Aim of the exercise.
Please transcribe the data that follows exactly, from its first line through the line that contains "export PLATFORM = sky130hd".

Saved entries:
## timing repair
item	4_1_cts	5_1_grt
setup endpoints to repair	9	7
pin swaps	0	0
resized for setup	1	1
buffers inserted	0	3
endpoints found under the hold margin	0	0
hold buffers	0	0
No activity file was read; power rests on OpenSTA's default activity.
--- config.mk ---
export PLATFORM = sky130hd
export DESIGN_NAME = lmtr_fifo
export DESIGN_NICKNAME = d
export VERILOG_FILES = /design/src/lmtr_pkg.sv /design/src/lmtr_fifo.sv
export SDC_FILE = /design/constraint.sdc
export NUM_CORES = 1
export LEC_CHECK = 0
export BUFFER_PORTS_ARGS = -buffer_cell sky130_fd_sc_hd__clkbuf_2
export CAP_MARGIN = 20
export CELL_PAD_IN_SITES_DETAIL_PLACEMENT = 1
export CELL_PAD_IN_SITES_GLOBAL_PLACEMENT = 1
export CORE_UTILIZATION = 51
export CTS_CLUSTER_DIAMETER = 200
export DETAILED_ROUTE_END_ITERATION = 10
export PLACE_DENSITY_LB_ADDON = 0.25
export SLEW_MARGIN = 20
export SYNTH_ARGS = -nofsm -noshare
export SYNTH_HDL_FRONTEND = slang
export SYNTH_SLANG_ARGS = --single-unit
--- constraint.sdc ---
create_clock -name clk -period 2.99 [get_ports clk]
set_clock_uncertainty 0.05 [all_clocks]
set_input_delay 0.1495 -clock clk [delete_from_list [all_inputs] [get_ports clk]]
set_output_delay 0.1495 -clock clk [all_outputs]
set_load 0.01 [all_outputs]
**src/lmtr_pkg.sv**
```systemverilog
// Shared constants and codes of the peak and rms level meter.
package lmtr_pkg;

	typedef enum logic {
		OP_SAMPLE = 1'b0,
		OP_CLEAR  = 1'b1
	} op_t;

	localparam logic [0:0] REG_ATTACK  = 1'b0;
	localparam logic [0:0] REG_RELEASE = 1'b1;

	localparam int unsigned QDEPTH = 4;

	localparam logic [15:0] CLIP_THRESHOLD = 16'd32760;
	localparam logic [16:0] COEF_ONE       = 17'h10000;
	localparam logic [15:0] DB_FLOOR_MAG   = 16'd24576;
	localparam logic [18:0] DB_PER_OCTAVE  = 19'd394566;
	localparam logic [19:0] LOG2_FULL      = 20'hF0000;
	localparam logic [39:0] DB_ROUND       = 40'h800000;

endpackage

```
**src/lmtr_back.sv**
```systemverilog
// Back end: mean, square root, smoothing, dB conversion and the result register.
module lmtr_back #(
	parameter int unsigned CW = 13,
	parameter int unsigned SW = 44
) (
	input  logic               clk,
	input  logic               arst_n,
	input  logic               wr_en,
	input  logic [0:0]         wr_index,
	input  logic [16:0]        wr_data,
	input  logic               q_empty,
	output logic               q_pop,
	input  logic               rec_clear,
	input  logic [15:0]        rec_peak,
	input  logic [SW-1:0]      rec_sum,
	input  logic [CW-1:0]      rec_count,
	input  logic [CW-1:0]      rec_clips,
	input  logic               pop,
	output logic               empty,
	output logic [15:0]        smoothed_peak,
	output logic [15:0]        smoothed_rms,
	output logic signed [15:0] peak_decibels,
	output logic signed [15:0] rms_decibels,
	output logic               clipping,
	output logic [12:0]        block_clip_count,
	output logic [15:0]        peak_hold,
	output logic [31:0]        clip_total
);

	localparam int unsigned STPW = $clog2(SW + 1);

	typedef enum logic [8:0] {
		ST_IDLE = 9'b000000001,
		ST_DIV  = 9'b000000010,
		ST_SQRT = 9'b000000100,
		ST_SMTH = 9'b000001000,
		ST_DBI  = 9'b000010000,
		ST_DBS  = 9'b000100000,
		ST_DBM  = 9'b001000000,
		ST_DBF  = 9'b010000000,
		ST_EMIT = 9'b100000000
	} state_t;

	state_t            state_q;
	logic [16:0]       att_q;
	logic [16:0]       rel_q;
	logic [15:0]       pk_lvl_q;
	logic [15:0]       rms_lvl_q;
	logic [15:0]       hold_q;
	logic [31:0]       acc_q;
	logic [15:0]       blk_peak_q;
	logic [CW-1:0]     blk_clips_q;
	logic [CW-1:0]     div_cnt_q;
	logic [CW-1:0]     rem_q;
	logic [SW-1:0]     quo_q;
	logic [STPW-1:0]   stp_q;
	logic [17:0]       sq_rem_q;
	logic [15:0]       root_q;
	logic [2:0]        ph_q;
	logic [32:0]       prod_a_q;
	logic [32:0]       prod_b_q;
	logic              db_rms_q;
	logic [3:0]        dbe_q;
	logic [30:0]       dbx_q;
	logic [15:0]       frac_q;
	logic [38:0]       dbp_q;
	logic [15:0]       pk_db_q;
	logic [15:0]       rms_db_q;
	logic              o_valid_q;

	logic [CW:0]       trial;
	logic              div_ge;
	logic [19:0]       sq_cur;
	logic [19:0]       sq_trial;
	logic              sq_ge;
	logic              sel_rms;
	logic [15:0]       sm_old;
	logic [15:0]       sm_lvl;
	logic [16:0]       c_raw;
	logic [16:0]       c_sat;
	logic [32:0]       mul_a;
	logic [32:0]       mul_b;
	logic [33:0]       sm_sum;
	logic [15:0]       sm_new;
	logic [32:0]       clip_sum;
	logic [15:0]       db_v;
	logic [3:0]        db_e;
	logic [30:0]       db_x;
	logic [61:0]       db_sq;
	logic [31:0]       db_t;
	logic [19:0]       db_m;
	logic [39:0]       db_r;
	logic [15:0]       db_p;
	logic [15:0]       db_cap;
	logic [15:0]       db_out;
	logic              load;

	assign trial  = {rem_q, quo_q[SW-1]};
	assign div_ge = (trial >= {1'b0, div_cnt_q});

	assign sq_cur   = {sq_rem_q, quo_q[31:30]};
	assign sq_trial = {2'b00, root_q, 2'b01};
	assign sq_ge    = (sq_cur >= sq_trial);

	assign sel_rms = (ph_q >= 3'd3);
	assign sm_old  = sel_rms ? rms_lvl_q : pk_lvl_q;
	assign sm_lvl  = sel_rms ? root_q : blk_peak_q;
	assign c_raw   = (sm_lvl > sm_old) ? att_q : rel_q;
	assign c_sat   = (c_raw > lmtr_pkg::COEF_ONE) ? lmtr_pkg::COEF_ONE : c_raw;
	assign mul_a   = {17'b0, sm_old} * {16'b0, 17'(lmtr_pkg::COEF_ONE - c_sat)};
	assign mul_b   = {17'b0, sm_lvl} * {16'b0, c_sat};
	assign sm_sum  = {1'b0, prod_a_q} + {1'b0, prod_b_q} + 34'd32768;
	assign sm_new  = sm_sum[31:16];

	assign clip_sum = {1'b0, acc_q} + 33'(blk_clips_q);

	assign db_v = db_rms_q ? rms_lvl_q : pk_lvl_q;

	always_comb begin
		db_e = '0;
		for (int i = 0; i < 16; i++) begin
			if (db_v[i]) begin
				db_e = 4'(i);
			end
		end
	end

	assign db_x   = 31'({15'b0, db_v} << (5'd30 - {1'b0, db_e}));
	assign db_sq  = {31'b0, dbx_q} * {31'b0, dbx_q};
	assign db_t   = db_sq[61:30];
	assign db_m   = lmtr_pkg::LOG2_FULL - {dbe_q, frac_q};
	assign db_r   = {1'b0, dbp_q} + lmtr_pkg::DB_ROUND;
	assign db_p   = db_r[39:24];
	assign db_cap = (db_p > lmtr_pkg::DB_FLOOR_MAG) ? lmtr_pkg::DB_FLOOR_MAG : db_p;
	assign db_out = 16'(~db_cap + 16'd1);

	assign q_pop = (state_q == ST_IDLE) && !q_empty;
	assign load  = (state_q == ST_EMIT) && (!o_valid_q || pop);

	always_ff @(posedge clk or negedge arst_n) begin
		if (!arst_n) begin
			att_q <= lmtr_pkg::COEF_ONE;
			rel_q <= lmtr_pkg::COEF_ONE;
		end else if (wr_en) begin
			unique case (wr_index)
				lmtr_pkg::REG_ATTACK:  att_q <= wr_data;
				lmtr_pkg::REG_RELEASE: rel_q <= wr_data;
				default: ;
			endcase
		end
	end

	always_ff @(posedge clk or negedge arst_n) begin
		if (!arst_n) begin
			state_q   <= ST_IDLE;
			pk_lvl_q  <= '0;
			rms_lvl_q <= '0;
			hold_q    <= '0;
			acc_q     <= '0;
			stp_q     <= '0;
			ph_q      <= '0;
			db_rms_q  <= 1'b0;
		end else begin
			unique case (state_q)
				ST_IDLE: begin
					if (!q_empty) begin
						if (rec_clear) begin
							pk_lvl_q  <= '0;
							rms_lvl_q <= '0;
							hold_q    <= '0;
							acc_q     <= '0;
						end else begin
							stp_q   <= STPW'(SW);
							state_q <= ST_DIV;
						end
					end
				end
				ST_DIV: begin
					stp_q <= stp_q - STPW'(1);
					if (stp_q == STPW'(1)) begin
						stp_q   <= STPW'(16);
						state_q <= ST_SQRT;
					end
				end
				ST_SQRT: begin
					stp_q <= stp_q - STPW'(1);
					if (stp_q == STPW'(1)) begin
						ph_q    <= '0;
						state_q <= ST_SMTH;
					end
				end
				ST_SMTH: begin
					ph_q <= ph_q + 3'd1;
					if (ph_q == 3'd2) begin
						pk_lvl_q <= sm_new;
					end
					if (ph_q == 3'd5) begin
						rms_lvl_q <= sm_new;
						hold_q    <= (blk_peak_q > hold_q) ? blk_peak_q : hold_q;
						acc_q     <= clip_sum[32] ? '1 : clip_sum[31:0];
						db_rms_q  <= 1'b0;
						state_q   <= ST_DBI;
					end
				end
				ST_DBI: begin
					if (db_v == '0) begin
						db_rms_q <= 1'b1;
						state_q  <= db_rms_q ? ST_EMIT : ST_DBI;
					end else begin
						stp_q   <= STPW'(16);
						state_q <= ST_DBS;
					end
				end
				ST_DBS: begin
					stp_q <= stp_q - STPW'(1);
					if (stp_q == STPW'(1)) begin
						state_q <= ST_DBM;
					end
				end
				ST_DBM: begin
					state_q <= ST_DBF;
				end
				ST_DBF: begin
					db_rms_q <= 1'b1;
					state_q  <= db_rms_q ? ST_EMIT : ST_DBI;
				end
				ST_EMIT: begin
					if (load) begin
						state_q <= ST_IDLE;
					end
				end
				default: state_q <= ST_IDLE;
			endcase
		end
	end

	always_ff @(posedge clk) begin
		if (q_pop) begin
			blk_peak_q  <= rec_peak;
			blk_clips_q <= rec_clips;
			div_cnt_q   <= rec_count;
			rem_q       <= '0;
			quo_q       <= rec_sum;
		end
		if (state_q == ST_DIV) begin
			rem_q <= div_ge ? CW'(trial - {1'b0, div_cnt_q}) : trial[CW-1:0];
			quo_q <= {quo_q[SW-2:0], div_ge};
			if (stp_q == STPW'(1)) begin
				sq_rem_q <= '0;
				root_q   <= '0;
			end
		end
		if (state_q == ST_SQRT) begin
			sq_rem_q <= sq_ge ? 18'(sq_cur - sq_trial) : sq_cur[17:0];
			root_q   <= {root_q[14:0], sq_ge};
			quo_q    <= quo_q << 2;
		end
		if (state_q == ST_SMTH) begin
			if (ph_q == 3'd0 || ph_q == 3'd3) begin
				prod_a_q <= mul_a;
			end
			if (ph_q == 3'd1 || ph_q == 3'd4) begin
				prod_b_q <= mul_b;
			end
		end
		if (state_q == ST_DBI) begin
			dbe_q  <= db_e;
			dbx_q  <= db_x;
			frac_q <= '0;
			if (db_v == '0) begin
				if (db_rms_q) begin
					rms_db_q <= 16'(~lmtr_pkg::DB_FLOOR_MAG + 16'd1);
				end else begin
					pk_db_q <= 16'(~lmtr_pkg::DB_FLOOR_MAG + 16'd1);
				end
			end
		end
		if (state_q == ST_DBS) begin
			dbx_q  <= db_t[31] ? db_t[31:1] : db_t[30:0];
			frac_q <= {frac_q[14:0], db_t[31]};
		end
		if (state_q == ST_DBM) begin
			dbp_q <= {19'b0, db_m} * {20'b0, lmtr_pkg::DB_PER_OCTAVE};
		end
		if (state_q == ST_DBF) begin
			if (db_rms_q) begin
				rms_db_q <= db_out;
			end else begin
				pk_db_q <= db_out;
			end
		end
		if (load) begin
			smoothed_peak    <= pk_lvl_q;
			smoothed_rms     <= rms_lvl_q;
			peak_decibels    <= pk_db_q;
			rms_decibels     <= rms_db_q;
			clipping         <= (blk_clips_q != '0);
			block_clip_count <= 13'(blk_clips_q);
			peak_hold        <= hold_q;
			clip_total       <= acc_q;
		end
	end

	always_ff @(posedge clk or negedge arst_n) begin
		if (!arst_n) begin
			o_valid_q <= 1'b0;
		end else if (load) begin
			o_valid_q <= 1'b1;
		end else if (pop) begin
			o_valid_q <= 1'b0;
		end
	end

	assign empty = !o_valid_q;

endmodule

```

Answer space.
## timing repair
item	4_1_cts	5_1_grt
setup endpoints to repair	9	7
pin swaps	0	0
resized for setup	1	1
buffers inserted	0	3
endpoints found under the hold margin	0	0
hold buffers	0	0
No activity file was read; power rests on OpenSTA's default activity.
--- config.mk ---
export PLATFORM = sky130hd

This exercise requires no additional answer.